Writing Prompt: The Challenge: Keeping it Short

By Janice Hardy, @Janice_Hardy

This week’s prompt challenges you to write something outside of your comfort zone. It’s designed to push your creative boundaries and stretch those artistic wings.

Today’s challenge will push you to be brief and make every single word count.

Write a 300-word scene without using any sentences longer than four words.


And that includes dialogue.

“She didn’t say that.” is fine.

“She didn’t say,” I asked. is too many.

3 comments:

  1. "Mom likes you best."

    I sighed. "Ben, I-"

    "No. No. She does. You know it."

    Ben is a whiner. Always was. Always will be. It's not his fault. Dad coddled him. Took him to games. Bought him a skidoo. Gave him the business.
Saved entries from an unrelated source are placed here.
File: src/rtl/pwl_pkg.sv
package pwl_pkg;
   // Rounding applied when the scaled slope product is reduced.
   typedef enum logic [0:0] {
      PWL_RND_NEAREST = 1'b0,
      PWL_RND_TRUNC   = 1'b1
   } pwl_round_e;
endpackage

File: src/rtl/pwl_addr_gen.sv
module pwl_addr_gen #(
   parameter int IN_W      = 16,
   parameter int IN_FRAC   = 11,
   parameter int RANGE_EXP = 3,
   parameter int SEG_BITS  = 6,
   localparam int U_W      = RANGE_EXP + 1 + IN_FRAC,
   localparam int FRAC_W   = U_W - SEG_BITS,
   localparam int AW       = SEG_BITS + 1
) (
   input  logic signed [IN_W-1:0] x,
   output logic [AW-1:0]          addr0,
   output logic [AW-1:0]          addr1,
   output logic [FRAC_W-1:0]      frac
);
   localparam int OFS = 1 << (RANGE_EXP + IN_FRAC);
   localparam logic [AW-1:0] TOP_ADDR = AW'(1 << SEG_BITS);

   logic signed [IN_W:0] x_ext;
   logic signed [IN_W:0] u_full;
   logic                 below;
   logic                 above;

   assign x_ext  = x;
   assign u_full = x_ext + (IN_W+1)'(OFS);
   assign below  = u_full[IN_W];
   assign above  = !u_full[IN_W] && (|u_full[IN_W-1:U_W]);

   always_comb begin
      if (below) begin
         addr0 = '0;
         addr1 = '0;
         frac  = '0;
      end else if (above) begin
         addr0 = TOP_ADDR;
         addr1 = TOP_ADDR;
         frac  = '0;
      end else begin
         addr0 = {1'b0, u_full[U_W-1:FRAC_W]};
         addr1 = {1'b0, u_full[U_W-1:FRAC_W]} + AW'(1);
         frac  = u_full[FRAC_W-1:0];
      end
   end
endmodule

File: src/rtl/pwl_table.sv
module pwl_table #(
   parameter int DW    = 16,
   parameter int AW    = 7,
   parameter int DEPTH = 65
) (
   input  logic          clk,
   input  logic          we,
   input  logic [AW-1:0] waddr,
   input  logic [DW-1:0] wdata,
   input  logic [AW-1:0] raddr,
   output logic [DW-1:0] rdata
);
   logic [DW-1:0] mem [DEPTH];

   always_ff @(posedge clk) begin
      if (we && (int'(waddr) < DEPTH)) begin
         mem[waddr] <= wdata;
      end
      if (int'(raddr) < DEPTH) begin
         rdata <= mem[raddr];
      end else begin
         rdata <= '0;
      end
   end
endmodule

File: src/rtl/pwl_interp.sv
module pwl_interp
   import pwl_pkg::*;
#(
   parameter int         DW         = 16,
   parameter int         FRAC_W     = 9,
   parameter pwl_round_e ROUND_MODE = PWL_RND_NEAREST,
   localparam int        PW         = DW + FRAC_W + 2
) (
   input  logic [DW-1:0]     y0,
   input  logic [DW-1:0]     y1,
   input  logic [FRAC_W-1:0] frac,
   output logic [DW-1:0]     y
);
   logic signed [DW:0]   diff;
   logic signed [PW-1:0] d_ext;
   logic signed [PW-1:0] f_ext;
   logic signed [PW-1:0] prod;
   logic signed [PW-1:0] rounded;
   logic signed [PW-1:0] step;
   logic signed [PW-1:0] sum;

   assign diff  = $signed({1'b0, y1}) - $signed({1'b0, y0});
   assign d_ext = PW'(diff);
   assign f_ext = $signed(PW'({1'b0, frac}));
   assign prod  = d_ext * f_ext;

   if (ROUND_MODE == PWL_RND_NEAREST) begin : g_nearest
      assign rounded = prod + PW'(1 << (FRAC_W - 1));
   end else begin : g_trunc
      assign rounded = prod;
   end

   assign step = rounded >>> FRAC_W;
   assign sum  = step + $signed(PW'({1'b0, y0}));
   assign y    = sum[DW-1:0];
endmodule

File: src/rtl/pwl_sigmoid.sv
module pwl_sigmoid
   import pwl_pkg::*;
#(
   parameter int         IN_W       = 16,
   parameter int         IN_FRAC    = 11,
   parameter int         RANGE_EXP  = 3,
   parameter int         SEG_BITS   = 6,
   parameter int         OUT_W      = 16,
   parameter pwl_round_e ROUND_MODE = PWL_RND_NEAREST,
   localparam int        U_W        = RANGE_EXP + 1 + IN_FRAC,
   localparam int        FRAC_W     = U_W - SEG_BITS,
   localparam int        AW         = SEG_BITS + 1,
   localparam int        DEPTH      = (1 << SEG_BITS) + 1
) (
   input  logic                  clk,
   input  logic                  rst_n,
   input  logic                  in_valid,
   output logic                  in_ready,
   input  logic signed [IN_W-1:0] in_x,
   output logic                  out_valid,
   output logic [OUT_W-1:0]      out_y,
   input  logic                  tbl_we,
   input  logic [AW-1:0]         tbl_addr,
   input  logic [OUT_W-1:0]      tbl_wdata
);
   if (U_W >= IN_W) begin : g_bad_range
      $error("pwl_sigmoid: table span does not fit inside the input width");
   end
   if (SEG_BITS < 1 || SEG_BITS > 10) begin : g_bad_seg
      $error("pwl_sigmoid: SEG_BITS out of supported range");
   end
   if (FRAC_W < 1) begin : g_bad_frac
      $error("pwl_sigmoid: no fraction bits left");
   end

   logic              accept;
   logic              phase_a0;
   logic              phase_a1;
   logic [AW-1:0]     g_a0;
   logic [AW-1:0]     g_a1;
   logic [FRAC_W-1:0] g_frac;
   logic [AW-1:0]     s1_a0;
   logic [AW-1:0]     s1_a1;
   logic [FRAC_W-1:0] s1_frac;
   logic [AW-1:0]     rd_addr;
   logic [OUT_W-1:0]  rd_data;
   logic [OUT_W-1:0]  s2_y0;
   logic [FRAC_W-1:0] s2_frac;
   logic              s2_valid;
   logic [OUT_W-1:0]  interp_y;

   assign in_ready = !phase_a0;
   assign accept   = in_valid && in_ready;

   pwl_addr_gen #(
      .IN_W(IN_W), .IN_FRAC(IN_FRAC), .RANGE_EXP(RANGE_EXP), .SEG_BITS(SEG_BITS)
   ) i_addr_gen (
      .x(in_x), .addr0(g_a0), .addr1(g_a1), .frac(g_frac)
   );

   always_ff @(posedge clk or negedge rst_n) begin
      if (!rst_n) begin
         phase_a0 <= 1'b0;
         phase_a1 <= 1'b0;
         s1_a0    <= '0;
         s1_a1    <= '0;
         s1_frac  <= '0;
      end else begin
         phase_a0 <= accept;
         phase_a1 <= phase_a0;
         if (accept) begin
            s1_a0   <= g_a0;
            s1_a1   <= g_a1;
            s1_frac <= g_frac;
         end
      end
   end

   // Lower endpoint is fetched in the cycle after accept, upper one next.
   assign rd_addr = phase_a0 ? s1_a0 : s1_a1;

   pwl_table #(
      .DW(OUT_W), .AW(AW), .DEPTH(DEPTH)
   ) i_table (
      .clk(clk), .we(tbl_we), .waddr(tbl_addr), .wdata(tbl_wdata),
      .raddr(rd_addr), .rdata(rd_data)
   );

   always_ff @(posedge clk or negedge rst_n) begin
      if (!rst_n) begin
         s2_y0    <= '0;
         s2_frac  <= '0;
         s2_valid <= 1'b0;
      end else begin
         s2_valid <= phase_a1;
         if (phase_a1) begin
            s2_y0   <= rd_data;
            s2_frac <= s1_frac;
         end
      end
   end

   pwl_interp #(
      .DW(OUT_W), .FRAC_W(FRAC_W), .ROUND_MODE(ROUND_MODE)
   ) i_interp (
      .y0(s2_y0), .y1(rd_data), .frac(s2_frac), .y(interp_y)
   );

   always_ff @(posedge clk or negedge rst_n) begin
      if (!rst_n) begin
         out_valid <= 1'b0;
         out_y     <= '0;
      end else begin
         out_valid <= s2_valid;
         if (s2_valid) begin
            out_y <= interp_y;
         end
      end
   end
endmodule

File: config.mk
export PLATFORM = sky130hd
export DESIGN_NAME = pwl_sigmoid
export DESIGN_NICKNAME = d
export VERILOG_FILES = /design/src/rtl/pwl_pkg.sv /design/src/rtl/pwl_addr_gen.sv /design/src/rtl/pwl_table.sv /design/src/rtl/pwl_interp.sv /design/src/rtl/pwl_sigmoid.sv
export SDC_FILE = /design/constraint.sdc
export NUM_CORES = 2
export LEC_CHECK = 0
export BUFFER_PORTS_ARGS = -buffer_cell sky130_fd_sc_hd__buf_2
export CAP_MARGIN = 25
export CORE_MARGIN = 5
export CORE_UTILIZATION = 30
export CTS_CLUSTER_DIAMETER = 120
export CTS_CLUSTER_SIZE = 14
export DETAILED_ROUTE_END_ITERATION = 10
export MAX_ROUTING_LAYER = met4
export SLEW_MARGIN = 20
export SYNTH_ARGS = -nofsm -noshare
export SYNTH_HDL_FRONTEND = slang
export SYNTH_HIERARCHICAL = 1
export SYNTH_SLANG_ARGS = --single-unit
File: constraint.sdc
create_clock -name clk -period 22.4 [get_ports clk]
set_clock_uncertainty 0.1 [all_clocks]
set_input_delay 1.12 -clock clk [delete_from_list [all_inputs] [get_ports clk]]
set_output_delay 1.12 -clock clk [all_outputs]
set_load 0.01 [all_outputs]
==> impl_metrics.tcl <==
set metrics [dict create \
    postRouteWirelength_mm 127 \
    netlist_top_cells_area "edfxtp_1 61%, mux4_2 8.3%, fa_1 4.9%" \
    slowest_delay_ns 0.78 \
    fin_crit_sh_pct 45.8 \
    syn2layout_area_growth_pct 11.2 \
    cpMostUsedCell "fa_1" \
    reg2reg_depth 37 \
    r2r-start "s2_y0[1]" \
    die_w_um 422 \
    synthSimpleGateAreaFrac_pct 4.95 \
    fillers 16000 \
    slew_headroom_pct 26.3 \
    ys_ff_latch 1124 \
    yosysSeqAreaShare_pct 65.3 \
    yosys_most_used_dff "edfxtp_1" \
    hp-class "in2async" \
    fmax_ghz 0.0974 \
    layout_commonest_cell "edfxtp_1" \
    drc 0 \
    cp-end-kind "flip-flop" \
    drive_above_1_share_pct 18.9 \
    syn-num-nets 3271 \
    avgRoutedWirePerCell_um 23.7 \
    ios 61 \
    grt_pass1_wl_mm 190 \
    cts-resized-gates 0 \
    clkLatencyLatePin_ns 0.68 \
    synthAdderAreaFrac_pct 7.41 \
    placed_area_sq_um 54100 \
    cts_tree "built" \
    worst_pin_slew_ns 1.10 \
    synth_area_per_cell_sq_um 17.0 \
    synth_top_family_by_area "multiplexers" \
    drv_cap 0 \
    port-buffer-count 60 \
    synthMuxAreaShare_pct 13.9 \
    reg2reg_slack_ns 12.13 \
    hold_viol_final 0 \
    grt_max_degree 73 \
    synth_edf_count 1040 \
    rsz0062_at_grt "false" \
    viasPerCell 5.00 \
    hold_buffers 0 \
    fin_crit_ns 10.27 \
    antenna_found_initial 11 \
    yosys.area_share.xor_xnor_pct 0.902 \
    synthDistinctLibCells 89 \
    critPathLaunchType "flip-flop" \
    run_status "complete, no violations" \
    drtIter0Drc 2905 \
    die_area_sq_um 178000 \
    critPathArrivalTime_ns 10.73 \
    cts.sinks 1124 \
    async_flop_share_pct 6.05 \
    yosys.area.top_type "edfxtp_1" \
    clk_pin_slew_ns 0.07 \
    via_count 26800 \
    syn_inst 3001 \
    dp_hpwl_mm 78.3 \
    worstSetupPathType "reg2reg" \
    r2r_end "out_y[15]" \
    cts_setup_buffers 0 \
    crit_slowest_cell "nor2b_1" \
    yosys_warnings 6 \
    synth_area_sq_um 50900 \
    drtPass1Iterations 5 \
    slew_viol_final 0 \
    netlist.area_leader.share_pct 61.3 \
    worstPathMaxFanout 9 \
    timing.hold.ws_ns 0.167 \
    setup_violations 0 \
    cts_buffers 91 \
    die_y_um 422 \
    cts_buffer_depth 3 \
    setup_tns_ns 0 \
    rows 151 \
    routabilityCongestion 0.820 \
    synth_compound_area_share_pct 4.43 \
    cts_max_level 3 \
    ant_nets 0 \
    nets 3401 \
    grt_pass1_vias 27200 \
    regArea_sq_um 33300 \
    grt_util_all_layers_pct 14.5 \
    globalRoute.totalOverflow 0 \
    start_util_pct 30.1 \
    multiInputGateArea_sq_um 16100 \
    final_cell_mix "1,040 x edfxtp_1, 194 x inv_1, 188 x mux4_2, 173 x nand2_1, 164 x mux2i_1" \
    finalInstanceArea_sq_um 56600 \
    root_buffer "clkbuf_16" \
    cp.required_ns 22.87 \
    core-area_sq_um 169000 \
]
-- routing by layer --
metal / GRT usage [%] / routed length [um] / part of all wire (%) / up-vias
li1: - / - / - / 11700
met1: 20.7 / 57700 / 45 / 14100
met2: 22.3 / 58900 / 46 / 854
met3: 2.07 / 7950 / 6.2 / 174
met4: 3.09 / 2930 / 2.3 / 0
met5: - / 0 / 0 / -
-- cell type report --
type,count,area share [%]
tap,2218,4.90
clock buffer,102,4.17
clock inverter,7,0.221
inverter,196,1.30
timing repair buffer,175,2.12
multi-input combinational,1543,28.5
antenna,6,0.0265
sequential,1124,58.7
-- through the flow --
step / instances / utilization, % / setup slack, ns
6_report: 5371 / 33.5 / 12.13
2_1_floorplan: 3001 / - / 13.46
3_3_place_gp: 5250 / 31.9 / 12.21
3_5_place_dp: 5254 / 32.0 / 12.09
5_1_grt: 5368 / 33.5 / 11.27
4_1_cts: 5363 / 33.5 / 12.04
-- worst max path at each step --
stage	cells after the start	from	to
6_report	37	s2_y0[1]	out_y[15]
5_1_grt	35	s2_y0[1]	out_y[15]
4_1_cts	37	s2_y0[1]	out_y[15]
3_5_place_dp	37	s2_y0[1]	out_y[15]
3_3_place_gp	37	s2_y0[1]	out_y[15]
2_1_floorplan	38	s2_y0[1]	out_y[15]
-- Yosys cell counts, types with 23 or more instances --
cell type / number
edfxtp_1: 1040
inv_1: 194
mux4_2: 188
nand2_1: 173
mux2i_1: 164
fa_1: 124
nor2_1: 109
ha_1: 103
mux2_2: 73
dfrtp_1: 68
and2_1: 62
clkbuf_1: 62
a21oi_1: 49
nand3_1: 35
xnor2_1: 34
nand2b_1: 28
buf_2: 27
o22ai_1: 26
a22oi_1: 25
buf_6: 24
o21ai_0: 23
-- worst max-delay path: cells and delay by family, from the launching register on --
family / cells / cell delay [ns]
adder cells (fa/ha/maj): 8 / 3.53
AO/OA/AOI/OAI: 15 / 3.20
AND/OR/NAND/NOR: 6 / 1.38
multiplexers: 2 / 0.70
XOR/XNOR: 2 / 0.54
flip-flops: 1 / 0.47
buffers and inverters: 4 / 0.23
-- cell families (layout without fill, tap and decap cells) --
logic type	Yosys count	in the layout
other cells	0	6
flops	1124	1124
simple gates	506	506
xor+xnor	50	50
mux	452	452
fa+ha+maj	227	227
buf+inv	334	480
compound gates	308	308
-- registers in the layout, summed over array words and instances, names as in the netlist --
name	cells
s1_a1	7
s2_y0	16
phase_a1	1
out_y	16
s1_frac	9
phase_a0	1
s2_frac	9
out_valid	1
s1_a0	7
i_table/mem	1040
i_table/rdata	16
s2_valid	1
Power is not shown: default switching activity piles up to over one toggle a cycle in this logic, so the estimate is an artifact.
Made him his favourite.

    So Mom loved me.

    She showed me patience. She tended my wounds. She taught me to cook.

    We baked. We sautéed. We broiled. We roasted. We savoured our days. We breathed in life.

    My family grew apart. Home was two pairs. Not one family. We became strangers.
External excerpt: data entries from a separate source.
### config.mk
export PLATFORM = sky130hd
export DESIGN_NAME = spi_xcvr
export DESIGN_NICKNAME = d
export VERILOG_FILES = /design/src/rtl/spi_pkg.sv /design/src/rtl/spi_prescaler.sv /design/src/rtl/spi_shift_engine.sv /design/src/rtl/spi_xcvr.sv
export SDC_FILE = /design/constraint.sdc
export NUM_CORES = 1
export LEC_CHECK = 0
export BUFFER_PORTS_ARGS = -buffer_cell sky130_fd_sc_hd__buf_2
export CAP_MARGIN = 0
export CORE_UTILIZATION = 55
export DETAILED_ROUTE_END_ITERATION = 12
export GPL_TIMING_DRIVEN = 0
export PLACE_DENSITY_LB_ADDON = 0.3
export SETUP_SLACK_MARGIN = 0.05
export SYNTH_ARGS = -nofsm -noshare
export SYNTH_HDL_FRONTEND = slang
export SYNTH_SLANG_ARGS = --single-unit
### constraint.sdc
create_clock -name clk -period 4.03 [get_ports clk]
set_input_delay 0.403 -clock clk [delete_from_list [all_inputs] [get_ports clk]]
set_output_delay 0.403 -clock clk [all_outputs]
set_load 0.005 [all_outputs]
### src/rtl/spi_pkg.sv
package spi_pkg;
  localparam int DATA_W = 8;
  localparam int PRE_W  = 5;
  localparam int EDGE_W = $clog2(2 * DATA_W);

  typedef logic [EDGE_W-1:0] edge_idx_t;

  typedef struct packed {
    logic [1:0] rate;
    logic       cpha;
    logic       cpol;
    logic       mstr;
    logic       en;
  } ctrl_t;

  localparam logic [1:0] A_CTRL = 2'd0;
  localparam logic [1:0] A_STAT = 2'd1;
  localparam logic [1:0] A_DATA = 2'd2;

  // system clocks between serial clock edges for a rate code
  function automatic logic [PRE_W-1:0] half_period(input logic [1:0] rate);
    return PRE_W'(2) << rate;
  endfunction

  // edge numbers count from 0; even numbers are leading edges
  function automatic logic is_sample(input edge_idx_t idx, input logic cpha);
    return idx[0] == cpha;
  endfunction

  function automatic logic is_shift(input edge_idx_t idx, input logic cpha);
    return (idx[0] != cpha) && !(cpha && idx == '0);
  endfunction
endpackage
    Ben joined Dad. Two salesmen selling tech. They knew the keywords. They flabbergasted and flummoxed. They outright lied. Dad could fake-out anyone.

    I become a chef. Flipping burgers. Melting Phillys. Learning to speak diner. Turning lard into comfort. Turning starch into smiles.

    Ben dropped by once.

    “Loser. I pull in thousands. You stink of grease.”

    “I love it here.” I paraded a flyer. “See. Best Diner in metro. Two years running.”

    “Voted for by morons.” Ben snorted a laugh. “Give it up, loser.”

    Then Dad died. Tech sales went online. PCs stopped selling. Ben was lost. He needed help. And Mom said, “No.”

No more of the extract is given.